It’s hard to smile today when so many adoptee smiles have been washed away. If you know an adoptee, let me take you on a ride in an Adoptee’s mind. Please sit down and give me a few minutes of your time.

Imagine being in your mother’s womb, where there is only room for two scared hearts beating as one. The day we are born should be as bright as the luminous stars in the sky.

Her heartbeat warms our hearts like the bright & shiny sun but quickly turns to gloom as soon as you make your grand entrance into the delivery room.

Like a thief in the night, your sacred heartbeat is gone. Disappeared. You are all alone, no longer one. Where is your bright and shiny sun?

She’s gone, and she’s not coming back. Pre-verbal trauma will be carried around like a permanent backpack. We can run, but we can’t hide. Adoptee triggers bring on lifelong thoughts of suicide.

Adoptees are dying, searching for their sun. Carrying so much pain because being separated from your mother is a deep-rooted trauma and inhumane.

“LOVE IS ALL YOU NEED”

That’s a lie. No matter what they say, love isn’t enough or a house full of stuff. Buckle up for the ride called “The Fight of Your Life!”
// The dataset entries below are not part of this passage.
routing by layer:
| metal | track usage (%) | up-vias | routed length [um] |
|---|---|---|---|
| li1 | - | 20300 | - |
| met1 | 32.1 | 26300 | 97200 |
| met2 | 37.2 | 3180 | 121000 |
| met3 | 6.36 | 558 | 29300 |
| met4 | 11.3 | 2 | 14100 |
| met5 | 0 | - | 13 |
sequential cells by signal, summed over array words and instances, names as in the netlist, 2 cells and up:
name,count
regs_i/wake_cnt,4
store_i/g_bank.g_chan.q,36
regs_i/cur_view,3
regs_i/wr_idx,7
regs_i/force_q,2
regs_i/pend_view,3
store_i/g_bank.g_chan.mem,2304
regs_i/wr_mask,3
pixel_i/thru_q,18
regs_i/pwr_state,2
<file path="config.mk">
export PLATFORM = sky130hd
export DESIGN_NAME = scfg_loader
export DESIGN_NICKNAME = d
export VERILOG_FILES = /design/src/rtl/scfg_pkg.sv /design/src/rtl/scfg_sync.sv /design/src/rtl/scfg_shifter.sv /design/src/rtl/scfg_latch_bank.sv /design/src/rtl/scfg_loader.sv
export SDC_FILE = /design/constraint.sdc
export NUM_CORES = 1
export LEC_CHECK = 0
export BUFFER_PORTS_ARGS = -buffer_cell sky130_fd_sc_hd__buf_2
export CAP_MARGIN = 20
export CELL_PAD_IN_SITES_DETAIL_PLACEMENT = 0
export CELL_PAD_IN_SITES_GLOBAL_PLACEMENT = 2
export CORE_ASPECT_RATIO = 0.7
export CORE_MARGIN = 2
export CORE_UTILIZATION = 34
export DETAILED_ROUTE_END_ITERATION = 16
export GPL_TIMING_DRIVEN = 0
export PLACE_DENSITY_LB_ADDON = 0.25
export SYNTH_ARGS = -nofsm -noshare
export SYNTH_HDL_FRONTEND = slang
export SYNTH_SLANG_ARGS = --single-unit
</file>
<file path="constraint.sdc">
create_clock -name clk -period 2.5 [get_ports clk]
set_input_delay 0.5 -clock clk [delete_from_list [all_inputs] [get_ports clk]]
set_output_delay 0.5 -clock clk [all_outputs]
set_load 0.02 [all_outputs]
</file>
<file path="src/rtl/scfg_pkg.sv">
// Shared sizes and types for the serial configuration loader.
// Assumes a word holds a payload above a small address field in its low bits.
package scfg_pkg;
    localparam int WORD_W  = 21;
    localparam int ADDR_W  = 2;
    localparam int NREG    = 1 << ADDR_W;
    localparam int PAY_W   = WORD_W - ADDR_W;
    localparam int SYNC_N  = 2;

    typedef logic [PAY_W-1:0]  payload_t;
    typedef logic [ADDR_W-1:0] addr_t;
endpackage

</file>
<file path="src/rtl/scfg_sync.sv">
// Multi-bit synchronizer chain: carries asynchronous level inputs into the clk
// domain through STAGES flops. Assumes each input bit is treated independently.
module scfg_sync #(
    parameter int W      = 1,
    parameter int STAGES = 2
) (
    input  logic         clk,
    input  logic         rst_n,
    input  logic [W-1:0] d,
    output logic [W-1:0] q
);
    logic [STAGES-1:0][W-1:0] stg;

    // Shift each input through the synchronizer stages.
    always_ff @(posedge clk) begin
        if (!rst_n) begin
            stg <= '0;
        end else begin
            stg[0] <= d;
            for (int s = 1; s < STAGES; s++) begin
                stg[s] <= stg[s-1];
            end
        end
    end

    assign q = stg[STAGES-1];
endmodule

</file>
<file path="src/rtl/scfg_shifter.sv">
// Serial shift register with a data-out tap. Shifts on a rising edge of the
// synchronized serial clock and captures the top bit on a falling edge.
// Assumes clk_s and din_s passed through synchronizers of the same depth.
module scfg_shifter #(
    parameter int WORD_W = 21
) (
    input  logic              clk,
    input  logic              rst_n,
    input  logic              clk_s,
    input  logic              din_s,
    input  logic              tap_en,
    output logic [WORD_W-1:0] word,
    output logic              dout
);
    logic clk_prev;
    logic rise_ev;
    logic fall_ev;
    logic tap_q;

    // Keep the previous serial clock level for edge detection.
    always_ff @(posedge clk) begin
        if (!rst_n) clk_prev <= 1'b0;
        else        clk_prev <= clk_s;
    end

    assign rise_ev =  clk_s && !clk_prev;
    assign fall_ev = !clk_s &&  clk_prev;

    // Shift the new bit into position 0 on each serial rising edge.
    always_ff @(posedge clk) begin
        if (!rst_n)       word <= '0;
        else if (rise_ev) word <= {word[WORD_W-2:0], din_s};
    end

    // Capture the top shift bit on each serial falling edge.
    always_ff @(posedge clk) begin
        if (!rst_n)       tap_q <= 1'b0;
        else if (fall_ev) tap_q <= word[WORD_W-1];
    end

    assign dout = tap_q && tap_en;
endmodule

</file>
<file path="src/rtl/scfg_latch_bank.sv">
// Bank of addressed holding registers with per-register update strobes.
// Detects the rising edge of synchronized load enable and writes the payload
// into the register picked by the address field. Assumes stable word on load.
module scfg_latch_bank #(
    parameter int ADDR_W = 2,
    parameter int PAY_W  = 19,
    localparam int NREG  = 1 << ADDR_W
) (
    input  logic                       clk,
    input  logic                       rst_n,
    input  logic                       load_s,
    input  logic [ADDR_W-1:0]          addr,
    input  logic [PAY_W-1:0]           payload,
    output logic [NREG-1:0][PAY_W-1:0] cfg_q,
    output logic [NREG-1:0]            upd_stb
);
    logic            load_prev;
    logic            load_rise;
    logic [NREG-1:0] sel;

    // Keep the previous load level for edge detection.
    always_ff @(posedge clk) begin
        if (!rst_n) load_prev <= 1'b0;
        else        load_prev <= load_s;
    end

    assign load_rise = load_s && !load_prev;

    // Decode the address into a one-hot write select.
    always_comb begin
        sel = '0;
        if (load_rise) sel[addr] = 1'b1;
    end

    for (genvar i = 0; i < NREG; i++) begin : g_reg
        logic [PAY_W-1:0] val_r;
        logic             stb_r;

        // Hold one register's payload and pulse its strobe on a write.
        always_ff @(posedge clk) begin
            if (!rst_n) begin
                val_r <= '0;
                stb_r <= 1'b0;
            end else begin
                stb_r <= sel[i];
                if (sel[i]) val_r <= payload;
            end
        end

        assign cfg_q[i]   = val_r;
        assign upd_stb[i] = stb_r;
    end
endmodule

</file>
<file path="src/rtl/scfg_loader.sv">
// Top of the serial configuration loader: synchronizes the three serial
// inputs, shifts words in and routes each payload to an addressed register.
// Assumes ser_clk stays in each phase for at least four clk cycles.
module scfg_loader #(
    parameter int WORD_W  = scfg_pkg::WORD_W,
    parameter int ADDR_W  = scfg_pkg::ADDR_W,
    parameter int SYNC_N  = scfg_pkg::SYNC_N,
    localparam int NREG   = 1 << ADDR_W,
    localparam int PAY_W  = WORD_W - ADDR_W
) (
    input  logic                       clk,
    input  logic                       rst_n,
    input  logic                       ser_clk,
    input  logic                       ser_din,
    input  logic                       ser_load,
    input  logic                       dout_en,
    output logic                       dout,
    output logic [NREG-1:0][PAY_W-1:0] cfg_q,
    output logic [NREG-1:0]            upd_stb
);
    logic [2:0]        sync_q;
    logic [WORD_W-1:0] word;

    scfg_sync #(.W(3), .STAGES(SYNC_N)) u_sync (
        .clk   (clk),
        .rst_n (rst_n),
        .d     ({ser_load, ser_din, ser_clk}),
        .q     (sync_q)
    );

    scfg_shifter #(.WORD_W(WORD_W)) u_shift (
        .clk    (clk),
        .rst_n  (rst_n),
        .clk_s  (sync_q[0]),
        .din_s  (sync_q[1]),
        .tap_en (dout_en),
        .word   (word),
        .dout   (dout)
    );

    scfg_latch_bank #(.ADDR_W(ADDR_W), .PAY_W(PAY_W)) u_bank (
        .clk     (clk),
        .rst_n   (rst_n),
        .load_s  (sync_q[2]),
        .addr    (word[ADDR_W-1:0]),
        .payload (word[WORD_W-1:ADDR_W]),
        .cfg_q   (cfg_q),
        .upd_stb (upd_stb)
    );
endmodule

</file>
# After elaboration in Yosys (flattened, before gate mapping)
# Cells that the tools add are included.
[word_totals]
ff_bits = 110
inputBits = 6
[classes]
order_cmp = 2
mux = 3
n_reduce_logical = 8
[op_table]
columns = ["op", "count"]
rows = [
  ["logical AND 1 bit", 5],
  ["two-way mux 4 bit", 1],
  ["zero test 1 bit", 3],
  ["< comparator 2 x 3 -> 1 bit (second input constant)", 1],
  ["demux 1 bit (select 2 bit)", 1],
  ["greater-or-equal comparator 2 x 1 -> 1 bit (second input constant)", 1],
  ["two-way mux 1 bit", 1],
]

# Depth between registers and ports, before layout
[depth]
word_depth = 5
depth_mapped = 5
depth_no_buf = 3

# By module
# A second synthesis with hierarchy kept.
[unflattened]
hier_cells = 377
hier_area_um2 = 4023.9
[by_module_without_submodules]
columns = ["module", "n_inst", "cells_per_inst", "area_per_inst_um2", "seq_area_each_um2"]
rows = [
  ["scfg_latch_bank", 1, 285, 2979.1, 1621.6],
  ["scfg_shifter", 1, 77, 864.6, 460.4],
  ["scfg_sync", 1, 15, 180.2, 120.1],
]

# Worst setup path before layout
# No wires, ideal clock.
[synth_path]
kind = "register to register"
from = "register u_shift.word[0]"
to = "register u_bank.g_reg[0].val_r[10]"
setup_time_ns = 0.120
arrival_time_ns = 1.265
t_required_ns = 2.380
setup_slack_ns = 1.116
stages_incl_launch_ff = 6
n_path_buf = 2
period_less_slack_ns = 1.384
path_cell_list = "dfxtp_1 or4b_4 buf_6 buf_12 nand3_2 o21ai_2"
[synth_via]
elab_chain_len = 5
elab_cells_between_ends = 6
classes_between = "order compare: 2; mux: 3; reduce/logical: 1"
[synth_rtl]
columns = ["element", "line", "text"]
rows = [
  ["start: declaration", "scfg_shifter.sv:12", "output logic [WORD_W-1:0] word,"],
  ["start signal: assignment", "scfg_shifter.sv:32", "else if (rise_ev) word <= {word[WORD_W-2:0], din_s};"],
  ["< comparator 2 x 3 -> 1 bit (implied by the code) / greater-or-equal comparator 2 x 1 -> 1 bit (equally long branches)", "scfg_latch_bank.sv:32", "if (load_rise) sel[addr] = 1'b1;"],
  ["logical AND 1 bit (implied by the code)", "scfg_latch_bank.sv:32", ""],
  ["two-way mux 1 bit (implied by the code)", "scfg_latch_bank.sv:32", ""],
  ["demux 1 bit (select 2 bit) (*)", "-", ""],
  ["two-way mux 4 bit (*)", "scfg_latch_bank.sv:32", ""],
  ["end signal: assignment", "scfg_latch_bank.sv:46", "if (sel[i]) val_r <= payload;"],
  ["end: declaration", "scfg_latch_bank.sv:36", "logic [PAY_W-1:0] val_r;"],
]
# Mark *: on every way between the ends. The rest lies on a longest branch, timed or not.
# A chain may end at the register's enable or synchronous reset.

# Final worst setup path
[layout_path]
from = "register u_shift.word[0]"
to = "register u_bank.g_reg[3].val_r[9]"
[layout_via]
elab_chain_len = 5
elab_cells_between_ends = 6
classes_between = "order compare: 2; mux: 3; reduce/logical: 1"
[layout_rtl]
columns = ["element", "line"]
rows = [
  ["< comparator 2 x 3 -> 1 bit (implied by the code) / greater-or-equal comparator 2 x 1 -> 1 bit (equally long branches)", "scfg_latch_bank.sv:32"],
  ["logical AND 1 bit (implied by the code)", "scfg_latch_bank.sv:32"],
  ["two-way mux 1 bit (implied by the code)", "scfg_latch_bank.sv:32"],
  ["demux 1 bit (select 2 bit) (*)", "-"],
  ["two-way mux 4 bit (*)", "scfg_latch_bank.sv:32"],
  ["end signal: assignment", "scfg_latch_bank.sv:46"],
  ["end: declaration", "scfg_latch_bank.sv:36"],
]
# Marks and branches as above.

==> run metrics <==
DRC violations left 0; syn_area_per_cell 9.223 sq um; area leader, netlist sky130_fd_sc_hd__dfxtp_1; biggest area contributors in the synthesized netlist sky130_fd_sc_hd__dfxtp_1 59%, sky130_fd_sc_hd__nand3_1 8.9%, sky130_fd_sc_hd__o21ai_0 8.2%; type of element capturing the critical path flop; Die X 129.1 um; worst slew margin relative to its limit 0.5629; Layout Cell Area excl Fill 4666 sq um; Final Cycle Share 0.6205; DP Area 4342 sq um; worst clock skew on the final layout 6.965 ps; maximum resistive drop on vdd 339.2 uV; number of synthesized flops with an enable pin 0; relative area change from synthesis to final layout 25.22%; Starting Density 0.3545; H-tree level count 3; leakage component of the power 1.862 nW; Cell Count Post-Placement 638; Floorplan Core Area 10510 sq um; cell family with the largest share of critical-path delay buffers and inverters; largest buffer count on any clock path 2; grt ovf 0; number of vias after detailed routing 3155; Max Transition Viols Final 0; Synth Cell Area 3726 sq um; count of buffering cells on the critical path with inverters included 2; Yosys Warn Count 0; Layout Utilization 0.4439; Final nets 507; CTS root buf sky130_fd_sc_hd__clkbuf_16; First-pass DRT Iterations 4; antenna-violating nets left 0; hpwl dp 7446 um; total area of multi-input combinational cells 1331 sq um; total nets after synthesis 410; number of top-level pins 87; unrepaired setup endpoints after global routing false; cell chain of the critical path nand4b_1, buf_2, buf_1, nand3_1, o21ai_0; worst endpoint required time 2760 ps; Worst-Skew Late Latency 350 ps; Die Ht 91.59 um; All-Layer GR Usage 0.1729; ratio of cells with drive above 1 in the final layout 0.2708; number of antenna violations at the first check in global routing 0; mean routed wirelength per cell 15.54 um; data arrival time at the worst-slack endpoint 1810 ps; most frequent cell after synthesis sky130_fd_sc_hd__dfxtp_1; worst-margin pin slew 655.7 ps; most frequently used flop master after synthesis sky130_fd_sc_hd__dfxtp_1; 1st-iter DRT viols 180; Setup TNS Final 0 ps; minimum period implied by the final worst setup slack 1551 ps; hold buffer count at CTS 0; via density per instance 4.824; CTS resizes 0; TritonCTS clock tree yes; most instantiated cells after synthesis 110 x sky130_fd_sc_hd__dfxtp_1, 66 x sky130_fd_sc_hd__nand3_1, 61 x sky130_fd_sc_hd__nand2_1, 61 x sky130_fd_sc_hd__o21ai_0, 21 x sky130_fd_sc_hd__a21oi_1; Clock Sink Count 110; Max Clock Freq 644.6 MHz; clock transition at the register clock pins on the worst setup and hold paths after CTS 70 ps; fill cell count 1063; number of buffers inserted during clock tree synthesis 9; portion of synthesized cell area occupied by the leading cell type 0.5910; die outline area 11830 sq um; slowest cell on the critical path sky130_fd_sc_hd__buf_1; non-filler instance count after layout 654; flip-flop and latch count after synthesis 110; classification of the worst setup path flop to flop; Finish-stage setup viols 0; critical path startpoint category flop; Row Count 31; routability cong. 0.7860; HP Class input pin to flop; asr flop ratio synth 0; Worst path max stage delay 450 ps; hold violation total from the final report 0; number of port buffers 86; PwrDens 727.4 nW/um^2; Post-CTS Repair Setup Buffers 0; post-synthesis cell type count 24; total area of sequential cells 2202 sq um; # Max-Cap Violations 0; Total Wirelength 10160 um; number of cells produced by synthesis 404; Critical Path Fanout Max 10; worst hold margin 359.0 ps; outcome complete, no violations; sequential-to-total area share from yosys stat 0.5910; number of global-route vias before repair 2943; Inserted Diodes 0; first-pass GRT wire length 15550 um; maximum number of pins on one net before global-route repair 18
## final timing paths
path / to / cells past startpoint / slack [ps] / start
setup / recovery: u_bank.g_reg[3].val_r[9] / 5 / 950 / u_shift.word[0]
hold reg to reg: u_sync.q[2] / 1 / 430 / u_sync.stg[2]
setup reg to reg: u_bank.g_reg[3].val_r[9] / 5 / 950 / u_shift.word[0]
hold / removal: u_sync.stg[1] / 2 / 360 / ser_din
## report_power, final
part           switching, mW  leakage [nW]  internal, mW
clock network          0.644         0.156         0.908
logic                 0.0624         0.819        0.0198
registers            0.00279         0.887          1.76
## per-stage QoR
step | setup slack (ps) | total power, mW
6_report | 948.7 | 3.394
5_1_grt | 843.0 | 3.482
4_1_cts | 963.6 | 3.421
3_5_place_dp | 715.6 | 1.884
3_3_place_gp | 758.8 | 1.883
2_1_floorplan | 1116 | 1.855
## metal layers
layer  global-route usage  routed length, um  vias to the layer above
met5                    0                  0                        -
met4              0.04076                 97                        0
met3              0.04596                622                        8
met2               0.2548               4316                       76
met1               0.2506               5127                     1501
li1                     -                  -                     1570
## layout by cell type, fill, tap and decap left out, types with 2 or more instances in the layout
cell type                   count
sky130_fd_sc_hd__dfxtp_1      110
sky130_fd_sc_hd__buf_2         94
sky130_fd_sc_hd__nand3_1       66
sky130_fd_sc_hd__nand2_1       61
sky130_fd_sc_hd__o21ai_0       61
sky130_fd_sc_hd__a21oi_1       21
sky130_fd_sc_hd__clkbuf_1      20
sky130_fd_sc_hd__nand3_2       10
sky130_fd_sc_hd__o21ai_2       10
sky130_fd_sc_hd__and2_1         9
sky130_fd_sc_hd__clkbuf_16      9
sky130_fd_sc_hd__o21ai_1        5
sky130_fd_sc_hd__nor2_1         5
sky130_fd_sc_hd__buf_4          4
sky130_fd_sc_hd__buf_1          3
sky130_fd_sc_hd__nand2b_1       2
sky130_fd_sc_hd__nand4bb_1      2
sky130_fd_sc_hd__bufinv_16      2
## logic make-up after synthesis
family / after synthesis / synth area share
AO/OA/AOI/OAI: 97 / 0.1404
buffers and inverters: 38 / 0.05171
flip-flops: 110 / 0.5910
multiplexers: 1 / 0.002686
AND/OR/NAND/NOR: 158 / 0.2142
## state kept, by name, indices dropped and copies added (netlist names)
register	flops
u_bank.g.stb_r	4
u_sync.q	3
u_shift.clk_prev	1
u_shift.tap_q	1
u_shift.word	21
u_sync.stg	3
u_bank.load_prev	1
u_bank.g.val_r	76
## layout make-up
class	instances	area share
Buffer	37	0.04049
Multi-Input combinational cell	256	0.2853
Clock inverter	5	0.01743
Sequential cell	110	0.4720
Inverter	1	0.0008045
Clock buffer	11	0.05202
Timing Repair Buffer	86	0.09225
Tap cell	148	0.03969
Note: power is estimated with default switching activity, not from simulation.
==> src/rtl/divcfg_prev.sv <==
module divcfg_prev #(
  parameter int          W       = 3,
  parameter logic [W-1:0] RST_VAL = '0
) (
  input  logic         clk,
  input  logic         rst_n,
  input  logic [W-1:0] cur,
  output logic [W-1:0] prev
);
  for (genvar i = 0; i < W; i++) begin : g_bit
    always_ff @(posedge clk or negedge rst_n) begin
      if (!rst_n) prev[i] <= RST_VAL[i];
      else        prev[i] <= cur[i];
    end
  end
endmodule

==> src/rtl/divcfg_shift.sv <==
module divcfg_shift
  import divcfg_pkg::*;
(
  input  logic      clk,
  input  logic      rst_n,
  input  logic      enable,
  input  logic      sclk,
  input  logic      sclk_prev,
  input  logic      sdat,
  output cfg_word_t word
);
  logic step;
  assign step = enable && sclk && !sclk_prev;

  always_ff @(posedge clk or negedge rst_n) begin
    if (!rst_n)    word <= '0;
    else if (step) word <= {word[WORD_W-2:0], sdat};
  end


  shift_step_chk: assert property (@(posedge clk) disable iff (!rst_n)
    (enable && sclk && !sclk_prev) |=> (word == {$past(word[WORD_W-2:0]), $past(sdat)}));

  shift_idle_chk: assert property (@(posedge clk) disable iff (!rst_n)
    !enable |=> $stable(word));
endmodule

==> src/rtl/divcfg_active.sv <==
module divcfg_active
  import divcfg_pkg::*;
(
  input  logic              clk,
  input  logic              rst_n,
  input  logic              hold,
  input  logic              hold_prev,
  input  logic              xfer,
  input  logic              xfer_prev,
  input  logic [FB_W-1:0]   fb_in,
  input  logic [POST_W-1:0] post_in,
  input  cfg_word_t         shifted,
  output cfg_word_t         active
);
  logic take_pins, take_serial;
  assign take_pins   = !hold || (hold && !hold_prev);
  assign take_serial = hold && xfer_prev && !xfer;

  always_ff @(posedge clk or negedge rst_n) begin
    if (!rst_n) begin
      active <= '0;
    end else begin
      if (take_pins) begin
        active.fb   <= fb_in;
        active.post <= post_in;
      end
      if (!hold) active.test <= '0;
      if (take_serial) active <= shifted;   // serial has priority
    end
  end


  test_clear_chk: assert property (@(posedge clk) disable iff (!rst_n)
    !hold |=> (active.test == '0));

  pass_through_chk: assert property (@(posedge clk) disable iff (!rst_n)
    !hold |=> (active.fb == $past(fb_in) && active.post == $past(post_in)));

  hold_stable_chk: assert property (@(posedge clk) disable iff (!rst_n)
    (hold && hold_prev && !(xfer_prev && !xfer)) |=> $stable(active));

  xfer_apply_chk: assert property (@(posedge clk) disable iff (!rst_n)
    (hold && xfer_prev && !xfer) |=> (active == $past(shifted)));
endmodule

==> src/rtl/divcfg_loader.sv <==
module divcfg_loader
  import divcfg_pkg::*;
(
  input  logic              clk,
  input  logic              rst_n,
  input  logic [FB_W-1:0]   fb_pin,
  input  logic [POST_W-1:0] post_pin,
  input  logic              par_hold,
  input  logic              ser_clk,
  input  logic              ser_dat,
  input  logic              ser_xfer,
  output logic [FB_W-1:0]   fb_div,
  output logic [POST_W-1:0] post_div,
  output logic [TEST_W-1:0] test_sel
);
  // bit 2: par_hold, bit 1: ser_clk, bit 0: ser_xfer
  // reset values chosen so no edge is seen on the first cycle
  localparam logic [2:0] PREV_RST = 3'b110;

  logic [2:0] lvl_now, lvl_prev;
  cfg_word_t  shifted, active;

  assign lvl_now = {par_hold, ser_clk, ser_xfer};

  divcfg_prev #(.W(3), .RST_VAL(PREV_RST)) u_prev (
    .clk(clk), .rst_n(rst_n), .cur(lvl_now), .prev(lvl_prev)
  );

  divcfg_shift u_shift (
    .clk(clk), .rst_n(rst_n), .enable(par_hold),
    .sclk(ser_clk), .sclk_prev(lvl_prev[1]), .sdat(ser_dat), .word(shifted)
  );

  divcfg_active u_active (
    .clk(clk), .rst_n(rst_n), .hold(par_hold), .hold_prev(lvl_prev[2]),
    .xfer(ser_xfer), .xfer_prev(lvl_prev[0]),
    .fb_in(fb_pin), .post_in(post_pin), .shifted(shifted), .active(active)
  );

  assign fb_div   = active.fb;
  assign post_div = active.post;
  assign test_sel = active.test;


  reset_zero_chk: assert property (@(posedge clk)
    !rst_n |-> (fb_div == '0 && post_div == '0 && test_sel == '0));
endmodule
You are fighting the fight of your life with your very first breath, unattached to anyone because of the broken bond. Most days, the only escape seems like death.

We might not want to die, but we want out of here. We’re sick and tired of the endless emptiness inside, the heartbreak, and never-ending tears.

Every day can seem like an uphill battle, being tormented by things everyday people can’t relate to. They have no idea what it feels like to have your entire history erased or what it feels like to look in the mirror and see “Nobody’s Face.”

There is nothing wrong with your views or how you feel. What’s wrong is relinquishment and adoption trauma being subjects that are considered taboo.

Rooted in relinquishment trauma, dark clouds are everywhere, most days feeling hollow and empty inside. Being born a burden is a tremendous pill to swallow. Mental gymnastics always override and blindside the happiness non-adoptees feel. I wake up most days and can’t believe this life is real.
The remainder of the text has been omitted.